From Wikipedia, the free encyclopedia
Jump to: navigation, search

The Radcliffe Pitches are a female a cappella singing ensemble at Harvard University, founded in 1975 at the Hasty Pudding Club. The group is made up of 12 to 16 Harvard undergraduates who perform at Harvard and internationally on the group's various tours. During their tours, the group has travelled within the U.S.[1] and to international destinations including Bermuda, Spain and several Asian countries.[2] The Pitches also perform regularly on the Harvard campus; they can be heard at large concerts in Sanders Theatre and smaller gigs. Other notable performances include appearances at the 1993 inauguration celebrations for President William Clinton[3] and the Hasty Pudding Man of the Year awards.

The Pitches' repertoire is based in jazz standards and inspired by artists such as Ella Fitzgerald and Frank Sinatra. Songs in their repertoire include: "Whatever Lola Wants", "It Don't Mean a Thing (If It Ain't Got That Swing)", and "My Funny Valentine".

The group's founders were Radcliffe undergraduates who wanted to sing in a close harmony setting. The original Pitches chose their group's name from a number of entries in a campus naming contest. In the words of co-founder Kathy Manning (Radcliffe College Class of 1978):

"We finally settled on a take-off of the rather negative phrase that had been used to describe Radcliffe women for ages. We actually liked the resemblance to that old adage, because we wanted to be known as a group that was gutsy, tough and high quality."
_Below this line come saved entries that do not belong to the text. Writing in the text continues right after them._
File: config.mk
export PLATFORM = sky130hd
export DESIGN_NAME = dr_memreq_arb
export DESIGN_NICKNAME = d
export VERILOG_FILES = /design/src/rtl/scmem_pkg.sv /design/src/rtl/dr_pf_dropq.sv /design/src/rtl/dr_memreq_arb.sv
export SDC_FILE = /design/constraint.sdc
export NUM_CORES = 1
export LEC_CHECK = 0
export BUFFER_PORTS_ARGS = -buffer_cell sky130_fd_sc_hd__buf_2
export CORE_ASPECT_RATIO = 0.8
export CORE_UTILIZATION = 51
export DETAILED_ROUTE_END_ITERATION = 7
export PLACE_DENSITY_LB_ADDON = 0.05
export SYNTH_ARGS = -nofsm -noshare
export SYNTH_HDL_FRONTEND = slang
export SYNTH_SLANG_ARGS = --single-unit
File: constraint.sdc
create_clock -name clk -period 2.48 [get_ports clk]
set_input_delay 0.372 -clock clk [delete_from_list [all_inputs] [get_ports clk]]
set_output_delay 0.372 -clock clk [all_outputs]
set_load 0.01 [all_outputs]
File: src/rtl/scmem_pkg.sv
// Shared scmem types: request payload fields, reserved prefetch drid/cmd, memory request struct.
package scmem_pkg;

  typedef logic [5:0]  DR_reqid_type;
  typedef logic [3:0]  SC_cmd_type;
  typedef logic [31:0] SC_paddr_type;
  typedef logic [4:0]  SC_nodeid_type;

  // drid 0 is never issued by a demand source; it tags prefetches on the memory side.
  localparam DR_reqid_type DR_PF_DRID = 6'd0;
  localparam SC_cmd_type   DR_PF_CMD  = 4'h6;

  typedef struct packed {
    DR_reqid_type  drid;
    SC_cmd_type    cmd;
    SC_paddr_type  paddr;
    SC_nodeid_type nid;
    logic          pf;
  } DR_memreq_type;

  typedef struct packed {
    SC_nodeid_type nid;
    SC_paddr_type  paddr;
  } DR_pfreq_type;

  typedef enum logic {StEmpty, StFull} dr_ostage_e;

endpackage

File: src/rtl/dr_pf_dropq.sv
// Prefetch queue that never back-pressures: a push into a full queue evicts the oldest entry.
module dr_pf_dropq
  import scmem_pkg::*;
#(
  parameter int unsigned PF_DEPTH = 4
) (
  input  logic                      clk,
  input  logic                      reset,
  input  logic                      push,
  input  DR_pfreq_type              push_data,
  input  logic                      pop,
  output DR_pfreq_type              head,
  output logic [$clog2(PF_DEPTH):0] count,
  output logic                      dropped
);

  localparam int unsigned PtrW = $clog2(PF_DEPTH);

  DR_pfreq_type    mem_q [PF_DEPTH];
  logic [PtrW-1:0] head_q, tail_q;
  logic [PtrW:0]   count_q;
  logic            full, do_pop, overwrite;

  assign full      = (count_q == (PtrW + 1)'(PF_DEPTH));
  assign do_pop    = pop && (count_q != '0);
  // When full, tail aliases head, so the push lands on the oldest slot.
  assign overwrite = push && full && !do_pop;
  assign dropped   = overwrite;
  assign head      = mem_q[head_q];
  assign count     = count_q;

  always_ff @(posedge clk) begin
    if (push) mem_q[tail_q] <= push_data;
  end

  always_ff @(posedge clk or negedge reset) begin
    if (!reset) begin
      head_q  <= '0;
      tail_q  <= '0;
      count_q <= '0;
    end else begin
      if (push) tail_q <= tail_q + 1'b1;
      if (do_pop || overwrite) head_q <= head_q + 1'b1;
      if (push && !do_pop && !full) count_q <= count_q + 1'b1;
      else if (do_pop && !push) count_q <= count_q - 1'b1;
    end
  end

endmodule

File: src/rtl/dr_memreq_arb.sv
// Demand/prefetch arbiter feeding a single-register memory request stage.
// Optional DR_MEMREQ_PF_DROP_STATS_EN adds a saturating pf_drop_cnt output.
module dr_memreq_arb
  import scmem_pkg::*;
#(
  parameter int unsigned PF_DEPTH   = 4,
  parameter int unsigned STARVE_MAX = 8
) (
  input  logic          clk,
  input  logic          reset,
  input  logic          dmd_valid,
  output logic          dmd_retry,
  input  DR_reqid_type  dmd_drid,
  input  SC_cmd_type    dmd_cmd,
  input  SC_paddr_type  dmd_paddr,
  input  logic          pf_valid,
  output logic          pf_retry,
  input  SC_nodeid_type pf_nid,
  input  SC_paddr_type  pf_paddr,
  output logic          drtomem_req_valid,
  input  logic          drtomem_req_retry,
  output DR_reqid_type  drtomem_req_drid,
  output SC_cmd_type    drtomem_req_cmd,
  output SC_paddr_type  drtomem_req_paddr,
  output SC_nodeid_type drtomem_req_nid,
  output logic          drtomem_req_pf
`ifdef DR_MEMREQ_PF_DROP_STATS_EN
  ,
  output logic [15:0]   pf_drop_cnt
`endif
);

  dr_ostage_e                state_q, state_d;
  DR_memreq_type             out_q, out_d;
  logic [7:0]                starve_cnt_q, starve_cnt_d;
  logic                      can_load, fifo_nonempty, pf_win, dmd_win, load;
  DR_pfreq_type              pf_head;
  logic [$clog2(PF_DEPTH):0] pf_count;
  logic                      pf_dropped;

  dr_pf_dropq #(
    .PF_DEPTH(PF_DEPTH)
  ) u_pfq (
    .clk      (clk),
    .reset    (reset),
    .push     (pf_valid),
    .push_data('{nid: pf_nid, paddr: pf_paddr}),
    .pop      (pf_win),
    .head     (pf_head),
    .count    (pf_count),
    .dropped  (pf_dropped)
  );

  always_comb begin
    can_load      = (state_q == StEmpty) || !drtomem_req_retry;
    fifo_nonempty = (pf_count != '0);
    pf_win        = can_load && fifo_nonempty &&
                    (!dmd_valid || (starve_cnt_q == 8'(STARVE_MAX)));
    dmd_win       = can_load && dmd_valid && !pf_win;
    load          = pf_win || dmd_win;
  end

  always_comb begin
    out_d        = out_q;
    starve_cnt_d = starve_cnt_q;
    if (pf_win) begin
      out_d = '{drid: DR_PF_DRID, cmd: DR_PF_CMD, paddr: pf_head.paddr, nid: pf_head.nid,
                pf: 1'b1};
    end else if (dmd_win) begin
      out_d = '{drid: dmd_drid, cmd: dmd_cmd, paddr: dmd_paddr, nid: '0, pf: 1'b0};
    end
    if (!fifo_nonempty || pf_win) starve_cnt_d = '0;
    else if (dmd_win)             starve_cnt_d = starve_cnt_q + 8'd1;
  end

  always_comb begin
    state_d = state_q;
    if (load) state_d = StFull;
    else if ((state_q == StFull) && !drtomem_req_retry) state_d = StEmpty;
  end

  always_ff @(posedge clk or negedge reset) begin
    if (!reset) begin
      state_q      <= StEmpty;
      out_q        <= '0;
      starve_cnt_q <= '0;
    end else begin
      state_q      <= state_d;
      out_q        <= out_d;
      starve_cnt_q <= starve_cnt_d;
    end
  end

  always_comb begin
    drtomem_req_valid = (state_q == StFull);
    drtomem_req_drid  = out_q.drid;
    drtomem_req_cmd   = out_q.cmd;
    drtomem_req_paddr = out_q.paddr;
    drtomem_req_nid   = out_q.nid;
    drtomem_req_pf    = out_q.pf;
    // Reset gates retry directly since the output stage reads EMPTY while held in reset.
    dmd_retry         = !reset || !can_load || pf_win;
    pf_retry          = 1'b0;
  end

`ifdef DR_MEMREQ_PF_DROP_STATS_EN
  logic [15:0] pf_drop_cnt_q;

  always_ff @(posedge clk or negedge reset) begin
    if (!reset) begin
      pf_drop_cnt_q <= '0;
    end else if (pf_dropped && (pf_drop_cnt_q != 16'hFFFF)) begin
      pf_drop_cnt_q <= pf_drop_cnt_q + 16'd1;
    end
  end

  assign pf_drop_cnt = pf_drop_cnt_q;
`else
  logic unused_pf_dropped;
  assign unused_pf_dropped = pf_dropped;
`endif

endmodule
Word-level counts from Yosys, hierarchy flattened --
Memories as Yosys holds them, arrays and structs flattened. Cells that the tools add are included.
Word-level totals: latch bits 0, ROM bits 0, register bits 64, bits in writable memories 148, input bits 84, output and inout port bits 51, logic and storage cells 61, memories 1
Memory list:
- u_pfq.mem_q | words 4, bits a word 37, rd ports 1, clocked after Yosys merged registers in 0, write ports 1, line dr_pf_dropq.sv:19 | DR_pfreq_type mem_q [PF_DEPTH];
Operators by class: multiply operators 0, add/subtract/negate cells 5, shift-type cells 0, reductions and logical operators 32, muxes and demuxes 10, bitwise logic cells 1, equality and inequality tests 2, divide/modulo/power cells 0, $lt $le $gt $ge 0
Operators by type and width (number):
- two-way mux 48 bit | 2
- two-way mux 8 bit | 2
- logical AND 1 bit | 11
- zero test 1 bit | 9
- adder 8 x 1 -> 8 bit (second input constant) | 1
- equality test 8 x 4 -> 1 bit (second input constant) | 1
- nonzero test 2 bit | 4
- logical OR 1 bit | 7
- two-way mux 3 bit | 2
- adder 2 x 1 -> 2 bit (second input constant) | 2
- two-way mux 1 bit | 4
- adder 3 x 1 -> 3 bit (second input constant) | 1
- equality test 3 bit (second input constant) | 1
- nonzero test 3 bit | 1
- subtractor 3 x 1 -> 3 bit (second input constant) | 1
- inverter 1 bit | 1

Longest topological paths before layout --
depth after elaboration 9, gate-level depth with buffers 12, mapped depth without buffers 12

By module --
From an unflattened synthesis, not the netlist that was laid out.
Second synthesis, totals: cells, all modules 457, area total of the unflattened synthesis 8408.1 µm²
By module, submodules not included:
- dr_pf_dropq | area an instance 5818.1 µm², cells an instance 244, seq. area each 4619.4 µm², instances 1
- dr_memreq_arb | area an instance 2590.0 µm², cells an instance 213, seq. area each 1426.4 µm², instances 1

Worst setup path before layout --
OpenSTA, ideal clock, no wires.
kind flip-flop to flip-flop, start reg starve_cnt_q[0], end reg u_pfq.count_q[1] (netlist: u_pfq.count[1]), clock period less this slack 2602 ps, stages on the path, launching flop included 12, setup slack -122 ps, data arrival time 2480 ps, setup time 121 ps, path through dfrtp_1 inv_1 ha_1 or4b_4 o41ai_4 and2_0 o21ai_0 nand2_1 fa_1 o21ai_0 a311oi_1 o22a_1
Between the ends: longest elaborated chain between the ends 8, elaborated cells on any way between the ends 10, classes of those cells 1 x eq/ne; 1 x mux; 8 x reduce/logical
RTL lines:
- start, declared | line dr_memreq_arb.sv:35 | logic [7:0] starve_cnt_q, starve_cnt_d;
- start signal, assigned | line dr_memreq_arb.sv:90 | starve_cnt_q <= starve_cnt_d;
- equality test 8 x 4 -> 1 bit * | line dr_memreq_arb.sv:58 | (!dmd_valid || (starve_cnt_q == 8'(STARVE_MAX)));
- logical OR 1 bit * | line dr_memreq_arb.sv:58
- logical AND 1 bit * | line dr_memreq_arb.sv:57 | pf_win = can_load && fifo_nonempty &&
- logical AND 1 bit * | line dr_pf_dropq.sv:25 | assign do_pop = pop && (count_q != '0);
- zero test 1 bit | line dr_pf_dropq.sv:44 | if (push && !do_pop && !full) count_q <= count_q + 1'b1;
- logical AND 1 bit (2 in series) | line dr_pf_dropq.sv:44
- two-way mux 3 bit / nonzero test 2 bit (equally long branches)
- end signal, assigned | line dr_pf_dropq.sv:44
- end signal, assigned | line dr_pf_dropq.sv:45 | else if (do_pop && !push) count_q <= count_q - 1'b1;
- end, declared | line dr_pf_dropq.sv:21 | logic [PtrW:0] count_q;
Mark *: on every way between the ends. The rest lies on a longest branch, timed or not. A chain may end at the register's enable or synchronous reset.

Worst setup path in the final report --
start reg starve_cnt_q[0], end out dmd_retry
Between the ends: longest elaborated chain between the ends 4
RTL lines:
- equality test 8 x 4 -> 1 bit | line dr_memreq_arb.sv:58
- logical OR 1 bit | line dr_memreq_arb.sv:58
- logical AND 1 bit | line dr_memreq_arb.sv:57
- logical OR 1 bit | line dr_memreq_arb.sv:102 | dmd_retry = !reset || !can_load || pf_win;
- end, declared | line dr_memreq_arb.sv:12 | output logic dmd_retry,
Every way passes these cells.

==> flow_summary.ini <==
[status]
status = finished, violations left
violations = setup timing

[worst_setup_path]
start_kind = register
crit_start = starve_cnt_q[0]
slowest_stage = or4b_4
crit_chain = inv_2 > buf_6 > ha_4 > or4b_4 > o41ai_4 > buf_6 > and3_4 > nand3b_1 > buf_2
path_class = reg -> out
crit_fanout = 2
required_ps = 2110
slowest_delay_ps = 480
r2r_start = starve_cnt_q[0]
crit_top_cell = buf_6
arrival_ps = 2420
critPathCaptureType = primary output

[yosys]
syn_area_per_cell_um2 = 17.17
yosysWarnings = 0
seq_area_frac_synth_pct = 72.00
synth_cells = 489
ys_seq_elements = 212
ys_types = 44
synth.net_count = 580
synth_area_um2 = 8397

[drt]
via_per_inst = 5.394
wirelength_um = 17620
dr.pass1.iters = 4
postRouteAntennaNets = 0
drtIter0Drc = 310
num_vias = 4844
wl_per_cell_um = 19.62
drc = 0

[grt]
met1_usage_pct = 28.72
grt_max_degree = 65
grt.met2_usage_pct = 34.33
met3_usage_pct = 4.258
first_global_vias = 4843
grt_busiest_layer = met2
grtUsageTotal_pct = 20.63
grt.overflow.total = 0
grt_pass1_wl_um = 26580
antenna_found_initial = 2

[floorplanning]
ios = 135
rows = 41
core_um2 = 15950
die_y_um = 116.8
die_x_um = 145.5
start_util_pct = 52.63
dieArea_um2 = 16980

[timing]
fin_skew_ps = 12.32
slew_headroom_pct = 39.82
setup_violations = 36
fmax_ghz = 0.3585
period_needed_ps = 2789
worst-slew-pin-transition_ps = 902.7
timing.hold.ws_ps = 100.4
rsz0062_at_grt = yes
setup_ws_ps = -309.1
tns_ps = -1771
finalCritPeriodShare_pct = 112.5
finalHoldViolCount = 0
final_max_slew_viol_count = 0

[hold_path]
min_from = pf_paddr[25]
min_path_type = in -> reg

[final_layout]
final_util_pct = 65.48
layout-drive-gt1-share_pct = 39.00
fin_cells = 898
regArea_um2 = 6048
multiInputGateArea_um2 = 2223
area_growth_pct = 24.41
layout_commonest_cell = edfxtp_1
fin_area_um2 = 10450
fillers = 1171
fin_nets = 759
final_cell_mix = edfxtp_1, buf_2, dfrtp_1

[clocking]
clk_latency_ps = 490
cts_hold_buf = 0
clockBufferDepth = 3
cts_buffers = 21
cts_max_level = 1
cts_root_buf = clkbuf_16
clkTransAtPathRegs_ps = 60
cts_tree = built
cts.sinks = 212

[placement]
io_buffers = 133
dp_hpwl_um = 10420
placed_area_um2 = 9468
place.gp.congestion = 0.8068
dp.cells = 833

[run]
cap_violations = 0

[pwr]
p_per_area_nw_per_um2 = 1097
p_leak_nw = 4.127
vdd_drop_max_v = 0.0005539
kinds of logic after synthesis:
logic type / share of synthesized area, %
xor gates and xnor gates: 0.6258
and+or+nand+nor: 4.664
other: 0.04466
DFF: 72.00
buffers and inverters: 2.026
muxes: 13.86
adders and majority gates: 1.132
AOI/OAI and AO/OA: 5.648
cells in the mapped netlist, drive strengths merged:
library cell	instances	share of area, %
xor2	5	0.52
nand3b	2	0.18
buf	9	0.86
o221ai	1	0.10
or3	1	0.075
mux2i	33	3.9
nor2b	1	0.075
o41ai	1	0.33
nand2	41	1.8
o31ai	1	0.089
o21ai	37	2.2
and4	1	0.10
conb	1	0.045
a22o	13	1.4
ha	6	0.89
nand4	1	0.075
edfxtp	148	53
nor3	6	0.36
inv	7	0.31
a22oi	1	0.089
nor4	3	0.22
clkbuf	19	0.85
and2	6	0.45
a21o	2	0.18
mux4	37	9.9
xnor2	1	0.10
nor2	16	0.72
dfrtp	64	19
and3	4	0.30
nand3	2	0.12
a41oi	1	0.10
a21oi	11	0.66
a31o	1	0.10
o211a	1	0.12
fa	1	0.24
o22a	1	0.10
or4b	1	0.16
a311oi	2	0.21
final cells by class:
class	count	share of cell area (%)
flip-flops and latches	212	57.90
clock inverters	9	0.3833
inverters	7	0.2515
multi-input cells	242	21.28
repair buffers	184	12.11
well taps	215	2.575
clock buffers	28	5.474
diodes	1	0.02395
worst paths after layout:
kind	endpoint	slack [ps]	cells after the start
setup reg to reg	u_pfq.count[1]	-180	12
min in group asynchronous	drtomem_req_drid[1]	150	2
setup / recovery	dmd_retry	-310	9
max in group asynchronous	u_pfq.head_q[1]	1690	2
hold reg to reg	drtomem_req_paddr[9]	480	2
hold / removal	u_pfq.mem_q[1][25]	100	1
where the power goes:
| part | switching, W | total (W) | internal [W] |
|---|---|---|---|
| Combinational | 0.00180 | 0.00357 | 0.00177 |
| Clock | 0.00124 | 0.00285 | 0.00161 |
| Sequential | 0.000358 | 0.00505 | 0.00469 |
registers in the layout, indices dropped and copies added (netlist names):
signal,count
drtomem_req_cmd,4
drtomem_req_drid,6
drtomem_req_nid,5
drtomem_req_paddr,32
drtomem_req_pf,1
drtomem_req_valid,1
starve_cnt_q,8
u_pfq.count,3
u_pfq.head_q,2
u_pfq.mem_q,148
u_pfq.tail_q,2
through the flow:
step                setup WS, ps  total power, W
floorplan                 -40.66        0.007120
global placement          -16.46        0.008212
detailed placement        -54.73        0.008312
CTS                       -326.2         0.01141
global route              -382.2         0.01207
finish                    -309.1         0.01146
critical path: cells and delay by family, from the launching register on:
kind / cells / cell delay, ps
simple gates: 3 / 750
buf+inv: 4 / 440
flops: 1 / 390
compound gates: 1 / 250
fa+ha+maj: 1 / 110
per-layer routing:
metal  wire (um)  vias to the layer above
met4         247                        2
li1            -                     2247
met1        8057                     2453
met3         805                       19
met5          13                        -
met2        8495                      123
repair_timing:
item                       4_1_cts  5_1_grt
resized for setup                9       35
pin swaps                        3        6
setup endpoints to repair       14       36
setup buffers                   20        4
cloned                           2        3
(Power assumes the default switching activity.)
The Pitches choose new group members through an audition process, held in the fall and spring of each academic year and open to all Harvard undergraduates.


  1. ^ Knight, H.: "Harvard Group Sings Praises Of A Cappella", The San Francisco Chronicle, June 4, 1999.
  2. ^ Martin, D.: "Pitches set the house on fire", New Straits Times (Malaysia), August 27, 2004.
  3. ^ Trescott, J; Norris, M; and Washington Post Staff Writers: "The Chosen Performers; Talent, Sites Named For Inauguration", The Washington Post, January 11, 1993.